Görüşleriyle. PKK’lılarıın ellerinde silahlarıyla “barış” çağrıları yapmasının hiçbir inandırıcılığı yok. Seslerini duyurmak, dinlenmek istiyorlarsa önce o silahları, bir daha geri almayacakları bir şekilde bırakmaları lazım.
6) PKK kadrolarından kurbanlık koyun olmalarını mı istiyorum?
Asla. Türkiye öyle bir formül bulabilmeli ki birbiriyle çatışma halindeki tarafların hiçbirinin onur ve gururları yaralanmasın. PKK’lıların kabul etmeye yanaşmadıkları husus şu: Hiçbir sonuç alamayacağını, yanlış olduğunu bile bile silahlı eylemleri sürdürmenin onurlu bir tutum olduğu söylenemez. Öte yandan hiçbir baskı ve zorlama olmadan, kendiliğinden silah bırakmanın onursuz bir adım olacağı asla söylenemez.
7) PKK bir dönem silahlı kadrolarını sınır dışına çekti. Hatta bazı gruplar silahlarıyla teslim oldu. Ancak devlet bir şey olmamış gibi operasyonlarını yoğunlaştırdı. Bugün ne değişti?

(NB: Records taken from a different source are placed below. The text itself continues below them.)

**src/hdl/dppl_pkg.sv**
```systemverilog
// constants for the dual probe position latch
package dppl_pkg;

    // object indices of the two words and four latched positions
    localparam logic [15:0] IDX_CONTROL   = 16'h60b8;
    localparam logic [15:0] IDX_STATUS    = 16'h60b9;
    localparam logic [15:0] IDX_POS1_RISE = 16'h60ba;
    localparam logic [15:0] IDX_POS1_FALL = 16'h60bb;
    localparam logic [15:0] IDX_POS2_RISE = 16'h60bc;
    localparam logic [15:0] IDX_POS2_FALL = 16'h60bd;

    // control word field positions, channel 1; channel 2 sits CH2_SHIFT higher
    localparam int CTL_ARM   = 0;
    localparam int CTL_MODE  = 1;
    localparam int CTL_SRC   = 2;
    localparam int CTL_RISE  = 4;
    localparam int CTL_FALL  = 5;
    localparam int CH2_SHIFT = 8;

    // status word field positions, channel 1
    localparam int STS_EN   = 0;
    localparam int STS_RISE = 1;
    localparam int STS_FALL = 2;

    // reset values and masks of defined bits
    localparam logic [15:0] CTL_RESET    = 16'h0000;
    localparam logic [15:0] CTL_DEFINED  = 16'h3737;
    localparam logic [31:0] POS_RESET    = 32'h0000_0000;
    localparam logic [31:0] RD_IDLE      = 32'h0000_0000;

    // lowest digit of the fine latch setting that selects fine rising capture
    localparam logic [3:0]  FINE_SEL_ON  = 4'h1;

    // timing
    localparam int CLK_PERIOD_NS  = 10;
    localparam int COARSE_NS      = 55000;
    localparam int FINE_NS        = 2000;
    localparam int PROBE_MIN_NS   = 500000;
    localparam int COARSE_CYCLES  = COARSE_NS / CLK_PERIOD_NS;
    localparam int FINE_CYCLES    = FINE_NS / CLK_PERIOD_NS;
    localparam int PROBE_MIN_CYC  = PROBE_MIN_NS / CLK_PERIOD_NS;

endpackage : dppl_pkg

```
**src/hdl/dppl_probe_latch.sv**
```systemverilog
// top of the dual probe position latch with its object access port
//
// Notes on behaviour
// bits 0 and 8 arm channels one, two
// bits 1 and 9 pick single or continuous
// source bits 2, 10 must stay zero
// bits 4, 12 enable rising edge latching
// bits 5, 13 enable falling edge latching
// reserved control bits written zero, read anything
// reserved status bits are meaningless on read
// status bits 0, 8 show channel armed
// rising edge stores position, sets bit 1/9
// falling edge stores position, sets bit 2/10
// dropping rising enable clears its stored flag
// re-enabling rising leaves stored position untouched
// disarm clears all flags, keeps positions
// probe high and low phases last 0.5 ms
// normal edges resolved every 55 microseconds
// fine setting digit 1: channel two rising 2 us
// fine latch mode disables encoder pulse output
// four signed 32-bit positions, reset zero
// single shot latches first edge only
`timescale 1ns/1ps
module dppl_probe_latch #(
    parameter int COARSE_CYCLES = dppl_pkg::COARSE_CYCLES
) (
    input  wire logic        clk,
    input  wire logic        rst_n,
    input  wire logic        probeInputOne,
    input  wire logic        probeInputTwo,
    input  wire logic [31:0] position,
    input  wire logic [15:0] fineLatchSelectSetting,
    input  wire logic        encPulseReq,
    output logic             encPulseEn,
    output logic             fineActive,
    input  wire logic [15:0] objIndex,
    input  wire logic        objWrite,
    input  wire logic        objRead,
    input  wire logic [31:0] objWrData,
    output logic [31:0]      objRdData,
    output logic             objAck,
    output logic             objErr
);

    localparam logic [15:0] COARSE_LAST = 16'(COARSE_CYCLES - 1);
    localparam logic [7:0]  FINE_LAST   = 8'(dppl_pkg::FINE_CYCLES - 1);

    logic [15:0] control_r;
    logic [15:0] controlNxt;
    logic [15:0] status;
    logic [15:0] coarseCnt_r;
    logic [7:0]  fineCnt_r;
    logic        coarseTick;
    logic        fineTick;
    logic        fineSel_r;
    logic        fineSelNxt;
    logic        ch2RiseTick;
    logic [31:0] rdNxt;
    logic        idxKnown;
    logic        idxControl;
    logic        wrOk;
    logic        rdOk;
    logic        ackNxt;
    logic        errNxt;

    logic        en1;
    logic        rise1;
    logic        fall1;
    logic        en2;
    logic        rise2;
    logic        fall2;
    logic [31:0] pos1Rise;
    logic [31:0] pos1Fall;
    logic [31:0] pos2Rise;
    logic [31:0] pos2Fall;

    // sampling time base

    // coarse tick: one strobe each 55 us for normal edge sampling
    always_ff @(posedge clk or negedge rst_n) begin
        if (!rst_n) begin
            coarseCnt_r <= 16'h0000;
        end else if (coarseCnt_r == COARSE_LAST) begin
            coarseCnt_r <= 16'h0000;
        end else begin
            coarseCnt_r <= coarseCnt_r + 16'h0001;
        end
    end

    assign coarseTick = (coarseCnt_r == COARSE_LAST);

    // fine tick: one strobe each 2 us for fine rising capture
    always_ff @(posedge clk or negedge rst_n) begin
        if (!rst_n) begin
            fineCnt_r <= 8'h00;
        end else if (fineCnt_r == FINE_LAST) begin
            fineCnt_r <= 8'h00;
        end else begin
            fineCnt_r <= fineCnt_r + 8'h01;
        end
    end

    assign fineTick = (fineCnt_r == FINE_LAST);

    // fine latch selection and encoder pulse output gating

    // the setting is sampled every cycle; its lowest hex digit decides
    assign fineSelNxt = (fineLatchSelectSetting[3:0] == dppl_pkg::FINE_SEL_ON);

    always_ff @(posedge clk or negedge rst_n) begin
        if (!rst_n) begin
            fineSel_r <= 1'b0;
        end else begin
            fineSel_r <= fineSelNxt;
        end
    end

    assign fineActive = fineSel_r;

    // pulse output drops on the same edge that fine capture takes over
    always_ff @(posedge clk or negedge rst_n) begin
        if (!rst_n) begin
            encPulseEn <= 1'b0;
        end else begin
            encPulseEn <= encPulseReq & ~fineSelNxt;
        end
    end

    // only channel two rising edges switch to the fine time base
    assign ch2RiseTick = fineSel_r ? fineTick : coarseTick;

    // channels

    // sampling at 55 us relies on probe phases of at least 0.5 ms
    dppl_channel u_ch1 (
        .clk        (clk),
        .rst_n      (rst_n),
        .riseTick   (coarseTick),
        .fallTick   (coarseTick),
        .probeIn    (probeInputOne),
        .arm        (control_r[dppl_pkg::CTL_ARM]),
        .continuous (control_r[dppl_pkg::CTL_MODE]),
        .srcEncoder (control_r[dppl_pkg::CTL_SRC]),
        .riseEn     (control_r[dppl_pkg::CTL_RISE]),
        .fallEn     (control_r[dppl_pkg::CTL_FALL]),
        .position   (position),
        .enabled    (en1),
        .riseStored (rise1),
        .fallStored (fall1),
        .risePos    (pos1Rise),
        .fallPos    (pos1Fall)
    );

    dppl_channel u_ch2 (
        .clk        (clk),
        .rst_n      (rst_n),
        .riseTick   (ch2RiseTick),
        .fallTick   (coarseTick),
        .probeIn    (probeInputTwo),
        .arm        (control_r[dppl_pkg::CH2_SHIFT + dppl_pkg::CTL_ARM]),
        .continuous (control_r[dppl_pkg::CH2_SHIFT + dppl_pkg::CTL_MODE]),
        .srcEncoder (control_r[dppl_pkg::CH2_SHIFT + dppl_pkg::CTL_SRC]),
        .riseEn     (control_r[dppl_pkg::CH2_SHIFT + dppl_pkg::CTL_RISE]),
        .fallEn     (control_r[dppl_pkg::CH2_SHIFT + dppl_pkg::CTL_FALL]),
        .position   (position),
        .enabled    (en2),
        .riseStored (rise2),
        .fallStored (fall2),
        .risePos    (pos2Rise),
        .fallPos    (pos2Fall)
    );

    // status word

    // reserved status bits read as zero
    always_comb begin
        status = 16'h0000;
        status[dppl_pkg::STS_EN]                        = en1;
        status[dppl_pkg::STS_RISE]                      = rise1;
        status[dppl_pkg::STS_FALL]                      = fall1;
        status[dppl_pkg::CH2_SHIFT + dppl_pkg::STS_EN]   = en2;
        status[dppl_pkg::CH2_SHIFT + dppl_pkg::STS_RISE] = rise2;
        status[dppl_pkg::CH2_SHIFT + dppl_pkg::STS_FALL] = fall2;
    end

    // object access decode

    always_comb begin
        idxControl = (objIndex == dppl_pkg::IDX_CONTROL);
        idxKnown   = idxControl
                   | (objIndex == dppl_pkg::IDX_STATUS)
                   | (objIndex == dppl_pkg::IDX_POS1_RISE)
                   | (objIndex == dppl_pkg::IDX_POS1_FALL)
                   | (objIndex == dppl_pkg::IDX_POS2_RISE)
                   | (objIndex == dppl_pkg::IDX_POS2_FALL);
    end

    // a strobe pair in one cycle is refused as a whole
    assign wrOk   = objWrite & ~objRead & idxControl;
    assign rdOk   = objRead & ~objWrite & idxKnown;
    assign ackNxt = objWrite | objRead;
    assign errNxt = (objWrite | objRead) & ~(wrOk | rdOk);

    // control word

    // reserved bits are dropped on write and read back as zero
    always_comb begin
        controlNxt = control_r;
        if (wrOk) begin
            controlNxt = objWrData[15:0] & dppl_pkg::CTL_DEFINED;
        end
    end

    always_ff @(posedge clk or negedge rst_n) begin
        if (!rst_n) begin
            control_r <= dppl_pkg::CTL_RESET;
        end else begin
            control_r <= controlNxt;
        end
    end

    // read data

    always_comb begin
        rdNxt = dppl_pkg::RD_IDLE;
        if (rdOk) begin
            unique case (objIndex)
                dppl_pkg::IDX_CONTROL: begin
                    rdNxt = {16'h0000, control_r};
                end
                dppl_pkg::IDX_STATUS: begin
                    rdNxt = {16'h0000, status};
                end
                dppl_pkg::IDX_POS1_RISE: begin
                    rdNxt = pos1Rise;
                end
                dppl_pkg::IDX_POS1_FALL: begin
                    rdNxt = pos1Fall;
                end
                dppl_pkg::IDX_POS2_RISE: begin
                    rdNxt = pos2Rise;
                end
                dppl_pkg::IDX_POS2_FALL: begin
                    rdNxt = pos2Fall;
                end
                default: begin
                    rdNxt = dppl_pkg::RD_IDLE;
                end
            endcase
        end
    end

    // read data holds until the next accepted read
    always_ff @(posedge clk or negedge rst_n) begin
        if (!rst_n) begin
            objRdData <= dppl_pkg::RD_IDLE;
        end else if (rdOk) begin
            objRdData <= rdNxt;
        end
    end

    always_ff @(posedge clk or negedge rst_n) begin
        if (!rst_n) begin
            objAck <= 1'b0;
        end else begin
            objAck <= ackNxt;
        end
    end

    always_ff @(posedge clk or negedge rst_n) begin
        if (!rst_n) begin
            objErr <= 1'b0;
        end else begin
            objErr <= errNxt;
        end
    end

endmodule : dppl_probe_latch

```
**src/hdl/dppl_channel.sv**
```systemverilog
// one probe channel: edge sampling, stored flags and latched positions
`timescale 1ns/1ps
module dppl_channel (
    input  wire logic        clk,
    input  wire logic        rst_n,
    input  wire logic        riseTick,
    input  wire logic        fallTick,
    input  wire logic        probeIn,
    input  wire logic        arm,
    input  wire logic        continuous,
    input  wire logic        srcEncoder,
    input  wire logic        riseEn,
    input  wire logic        fallEn,
    input  wire logic [31:0] position,
    output logic             enabled,
    output logic             riseStored,
    output logic             fallStored,
    output logic [31:0]      risePos,
    output logic [31:0]      fallPos
);

    logic riseSample_r;
    logic fallSample_r;
    logic riseEdge;
    logic fallEdge;
    logic riseHit;
    logic fallHit;

    // input samplers run even while disarmed so arming never fakes an edge
    always_ff @(posedge clk or negedge rst_n) begin
        if (!rst_n) begin
            riseSample_r <= 1'b0;
        end else if (riseTick) begin
            riseSample_r <= probeIn;
        end
    end

    always_ff @(posedge clk or negedge rst_n) begin
        if (!rst_n) begin
            fallSample_r <= 1'b0;
        end else if (fallTick) begin
            fallSample_r <= probeIn;
        end
    end

    assign riseEdge = riseTick & probeIn & ~riseSample_r;
    assign fallEdge = fallTick & ~probeIn & fallSample_r;
    // external input only; encoder zero source never triggers
    // single shot takes only the first edge, continuous takes all
    assign riseHit  = arm & ~srcEncoder & riseEn & riseEdge & (continuous | ~riseStored);
    assign fallHit  = arm & ~srcEncoder & fallEn & fallEdge & (continuous | ~fallStored);

    assign enabled = arm;

    always_ff @(posedge clk or negedge rst_n) begin
        if (!rst_n) begin
            riseStored <= 1'b0;
        end else if (!arm || !riseEn) begin
            riseStored <= 1'b0;
        end else if (riseHit) begin
            riseStored <= 1'b1;
        end
    end

    always_ff @(posedge clk or negedge rst_n) begin
        if (!rst_n) begin
            fallStored <= 1'b0;
        end else if (!arm || !fallEn) begin
            fallStored <= 1'b0;
        end else if (fallHit) begin
            fallStored <= 1'b1;
        end
    end

    // positions change only on a qualifying edge
    always_ff @(posedge clk or negedge rst_n) begin
        if (!rst_n) begin
            risePos <= dppl_pkg::POS_RESET;
        end else if (riseHit) begin
            risePos <= position;
        end
    end

    always_ff @(posedge clk or negedge rst_n) begin
        if (!rst_n) begin
            fallPos <= dppl_pkg::POS_RESET;
        end else if (fallHit) begin
            fallPos <= position;
        end
    end

endmodule : dppl_channel

```
**config.mk**
```make
export PLATFORM = sky130hd
export DESIGN_NAME = dppl_probe_latch
export DESIGN_NICKNAME = d
export VERILOG_FILES = /design/src/hdl/dppl_pkg.sv /design/src/hdl/dppl_probe_latch.sv /design/src/hdl/dppl_channel.sv
export SDC_FILE = /design/constraint.sdc
export NUM_CORES = 1
export LEC_CHECK = 0
export BUFFER_PORTS_ARGS = -buffer_cell sky130_fd_sc_hd__buf_2
export CAP_MARGIN = 20
export CORE_ASPECT_RATIO = 0.5
export CORE_UTILIZATION = 45
export DETAILED_ROUTE_END_ITERATION = 6
export PLACE_DENSITY = 0.68
export SLEW_MARGIN = 30
export SYNTH_ARGS = -nofsm -noshare
export SYNTH_HDL_FRONTEND = slang
export SYNTH_HIERARCHICAL = 1
export SYNTH_SLANG_ARGS = --single-unit
```
**constraint.sdc**
```tcl
create_clock -name clk -period 3.2 [get_ports clk]
set_clock_uncertainty 0.2 [all_clocks]
set_input_delay 0.64 -clock clk [delete_from_list [all_inputs] [get_ports clk]]
set_output_delay 0.64 -clock clk [all_outputs]
set_load 0.05 [all_outputs]
```
# Word level (Yosys, flattened, before mapping)
# Cells that the tools add are included.
dict set report totals {
  latch_bits 0
  memories 0
  romBits 0
  register_bits 205
  mem_bits_rw 0
  output_inout_bits 36
  input_bits 103
}
dict set report classes {
  bitwise 53
  n_lt_le_gt_ge 0
  shift 0
  n_eq_ne 9
  add_sub_neg 2
  multipliers 0
  reduce_logical 14
  n_div 0
  muxes 12
}
# op n
set ops {}
lappend ops {{$pmux W32 S6} 1}
lappend ops {{$eq A16 B15 Y1 const B} 6}
lappend ops {{$and A1 B1 Y1} 28}
lappend ops {{$add A16 B1 Y16 const B} 1}
lappend ops {{$eq A16 B13 Y1 const B} 1}
lappend ops {{$mux W16} 1}
lappend ops {{$not A1 Y1} 14}
lappend ops {{$or A1 B1 Y1} 11}
lappend ops {{$mux W1} 9}
lappend ops {{$add A8 B1 Y8 const B} 1}
lappend ops {{$eq A8 B8 Y1 const B} 1}
lappend ops {{$mux W8} 1}
lappend ops {{$reduce_bool A2 Y1} 4}
lappend ops {{$logic_not A1 Y1} 6}
lappend ops {{$eq A4 B1 Y1 const B} 1}
lappend ops {{$logic_or A1 B1 Y1} 4}

# Longest topological paths before layout
dict set report depth {
  depth_word 10
  mapped_depth 9
  depth_no_buf 7
}

# Cells and area by module
# The synthesis kept the hierarchy.
# mod cells_each seq_area_each_um2 area_per_inst_um2 instances
set by_module_without_submodules {}
lappend by_module_without_submodules {dppl_channel 153 1701.6 2628.8 2}
lappend by_module_without_submodules {dppl_probe_latch 360 1751.7 4047.6 1}

# Worst setup path after synthesis
# No wires, ideal clock.
dict set report synth_timing {
  path_kind {register -> register}
  start {register coarseCnt_r[2]}
  end {register u_ch1.risePos[10]}
  path_slack_ps 142
  arrival_ps 2733
  required_time_ps 2875
  path_stages_with_launch 10
  synth_period_minus_slack_ps 3058
  setup_time_ps 125
  path_cell_list {dfrtp_1 clkbuf_1 nor4b_1 nand3_1 nor4_1 clkbuf_1 nand4bb_1 nor3_4 buf_6 mux2_2}
}
dict set report synth_via {
  elab_chain_len 5
}
# element line
set synth_rtl {}
lappend synth_rtl {{start: declaration} dppl_probe_latch.sv:51} ;# logic [15:0] coarseCnt_r;
lappend synth_rtl {{start signal: assignment} dppl_probe_latch.sv:86} ;# coarseCnt_r <= coarseCnt_r + 16'h0001;
lappend synth_rtl {{$eq A16 B13 Y1} dppl_probe_latch.sv:90} ;# assign coarseTick = (coarseCnt_r == COARSE_LAST);
lappend synth_rtl {{named net coarseTick} dppl_probe_latch.sv:53} ;# logic coarseTick;
lappend synth_rtl {{$and A1 B1 Y1 (2 in series)} dppl_channel.sv:46} ;# assign riseEdge = riseTick & probeIn & ~riseSample_r;
lappend synth_rtl {{$and A1 B1 Y1 (2 in series)} dppl_channel.sv:50} ;# assign riseHit = arm & ~srcEncoder & riseEn & riseEdge & (continuous | ~riseStored);
lappend synth_rtl {{end signal: assignment} dppl_channel.sv:78} ;# risePos <= dppl_pkg::POS_RESET;
lappend synth_rtl {{end signal: assignment} dppl_channel.sv:80} ;# risePos <= position;
lappend synth_rtl {{end: declaration} dppl_channel.sv:18} ;# output logic [31:0] risePos,
# The timed path passes the listed nets, and every way through them passes these cells.
# A chain may end at the register's enable or synchronous reset.

# Final worst setup path
dict set report layout_timing {
  start {register coarseCnt_r[9]}
  end {register u_ch1.fallPos[9]}
}
dict set report layout_via {
  elab_chain_len 5
}
# element line
set layout_rtl {}
lappend layout_rtl {{$eq A16 B13 Y1} dppl_probe_latch.sv:90}
lappend layout_rtl {{$and A1 B1 Y1 (2 in series)} dppl_channel.sv:47} ;# assign fallEdge = fallTick & ~probeIn & fallSample_r;
lappend layout_rtl {{$and A1 B1 Y1 (2 in series)} dppl_channel.sv:51} ;# assign fallHit = arm & ~srcEncoder & fallEn & fallEdge & (continuous | ~fallStored);
lappend layout_rtl {{end signal: assignment} dppl_channel.sv:86} ;# fallPos <= dppl_pkg::POS_RESET;
lappend layout_rtl {{end signal: assignment} dppl_channel.sv:88} ;# fallPos <= position;
lappend layout_rtl {{end: declaration} dppl_channel.sv:19} ;# output logic [31:0] fallPos
# No other way between the ends.

==> out/qor.yml <==
gp_congestion: 0.835
failing_checks: "hold timing"
firstDrtPassIters: 4
critical_path_arrival_ns: 3.03
htree_levels: 1
postRouteAntennaNets: 0
holdBufCountCts: 0
flow.area_growth_from_synthesis_pct: 16.3
status: "finished with violations"
drtIter0Drc: 285
switching_share_of_power: 0.214
largest_family_of_logic_cells_by_synthesized_area: "multiplexers"
tritoncts: "done"
setup_tns_ns: 0
detailed_place_hpwl_um: 13400
synthesis.area_mm2: 0.00931
pin_count: 139
p_comb_frac: 0.037
timing.critical_path.to_type: "flop"
measured_slew_at_the_worst_slew_check_pin_ns: 0.710
ffs_w_async_s_r_synth: 1.00
die_w_um: 205
port-buffer-count: 104
ys_ff_latch: 206
slew_headroom: 0.527
clock_sinks: 206
fp.dieArea_mm2: 0.0213
crit-reg2reg-launch: "coarseCnt_r[9]"
detail_route.drc_violations: 0
clk-insertion-delay-late_ns: 0.49
yosys_warnings: 6
nets: 882
synth_ff_type: "dfrtp_1"
grt_antenna_before_repair: 2
cts_buffers: 19
cell_internal_pwr_mw: 4.02
largest_fanout_on_the_critical_path: 29
power_frac_seq: 0.509
min_period_ns: 2.85
first_pass_grt_wire_length_um: 34200
critPathLaunch: "coarseCnt_r[9]"
cap_viol_max_count: 0
power_leakage_nw: 5.20
hp-class: "input pin to async pin"
pin_count_of_the_biggest_net_entering_global_routing: 88
n_fill_cell: 1638
compound_gate_fraction_of_synth_area: 0.123
detailroute.via_count: 5906
critical-path-slowest-cell: "dfrtp_1"
cts_setup_buffers: 0
cts_resized: 0
drive_gt1_frac: 0.451
post_synth_inst_count: 666
drv_slew: 0
postSynthAreaPerCell_um2: 14.0
grt_overflow_total: 0
start_util: 0.468
post_synth_xor_area_fraction: 0.0188
fin_crit_sh: 0.891
library_cell_used_as_clock_root_buffer: "clkbuf_16"
critPathLaunchType: "flop"
edff_count_synth: 0
worst_path_cell_chain: "nor4b_1 > nand3_1 > nor4_2 > buf_4 > nand4bb_4 > nor3_4 > buf_12 > mux2_2"
yosys.cell_types.count: 52
viasPerCell: 5.60
fp-row-count: 36
grt_util_all_layers: 0.204
required_time_reported_for_the_critical_path_endpoint_ns: 3.37
synth_sequential_area_ratio: 0.554
category_of_the_critical_setup_timing_path: "flop to flop"
synth_fp_nets: 771
hold_ws_ns: -0.0180
coreArea_mm2: 0.0199
synth_simple_gate_area_frac: 0.0815
setup_repair_after_global_routing_missed_its_margin: "no"
net_switching_power_mw: 1.10
fmax_mhz: 351
wirelength_um: 21100
post_synth_fa_ha_maj_area_fraction: 0.00269
vdd_drop_max_mv: 0.320
path_clk_slew_ns: 0.07
muxShareOfSynthArea: 0.183
hold_viol: 8
die_y_um: 104
timing.reg2reg.worst_path_depth: 8
number_of_global_route_vias_before_repair: 6305
cellPowerDensity_mw_per_mm2: 473
cts.path.max_buffers: 3
cp_slowest_stage_delay_ns: 0.43
clkPwrFrac: 0.453
report.final.setup_viol: 0
power.total_mw: 5.12
routedWlPerCell_um: 20.0
[kinds of logic after synthesis]
kind of cell,count (synthesis)
multiplexers,149
AND/OR/NAND/NOR,106
buffers and inverters,50
flip-flops,206
AO/OA/AOI/OAI,133
adder cells (fa/ha/maj),2
XOR/XNOR,20
[metal layers]
| layer | global-route usage | wire length, um | vias to the layer above | share of wire |
|---|---|---|---|---|
| li1 | - | - | 2710 | - |
| met1 | 0.274 | 9390 | 3049 | 0.44 |
| met2 | 0.336 | 10100 | 112 | 0.48 |
| met3 | 0.0491 | 1290 | 33 | 0.061 |
| met4 | 0.0434 | 329 | 2 | 0.016 |
| met5 | 0 | 11 | - | 0.00052 |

Sınır dışına çekilme Öcalan’ın yakalanması sonrası, onun talimatıyla olmuştu. Dolayısıyla çözümden ziyade Öcalan’ın can güvenliğini sağlamayı hedefliyordu. Aradan geçen süre zarfında PKK’nın, Öcalan’la veya onsuz, yediği bütün darbeler, düştüğü bütün krizlere rağmen ayakta kalabildiği ve herşeye rağmen Türkiye’yi sarsabildiği görüldü. Ülkenin demokratikleşme yolunda attığı adımlar, TSK’nın da sadece silahla sorunun çözülemeyeceği noktasına gelmiş olması gibi bir sürü gelişme de hesaba katılırsa, bugün PKK’lıların silahsızlanma konusunda tatmin edici adımlar atmaları halinde, hem toplum, hem de devlette onları dışlayıcı değil kucaklayıcı bir yaklaşımın egemen olacağını tahmin ediyorum. Özetle, gerçekten çözüm istiyorlarsa PKK’lıların bu fırsatı çok iyi okumaları ve değerlendirmeleri gerekir.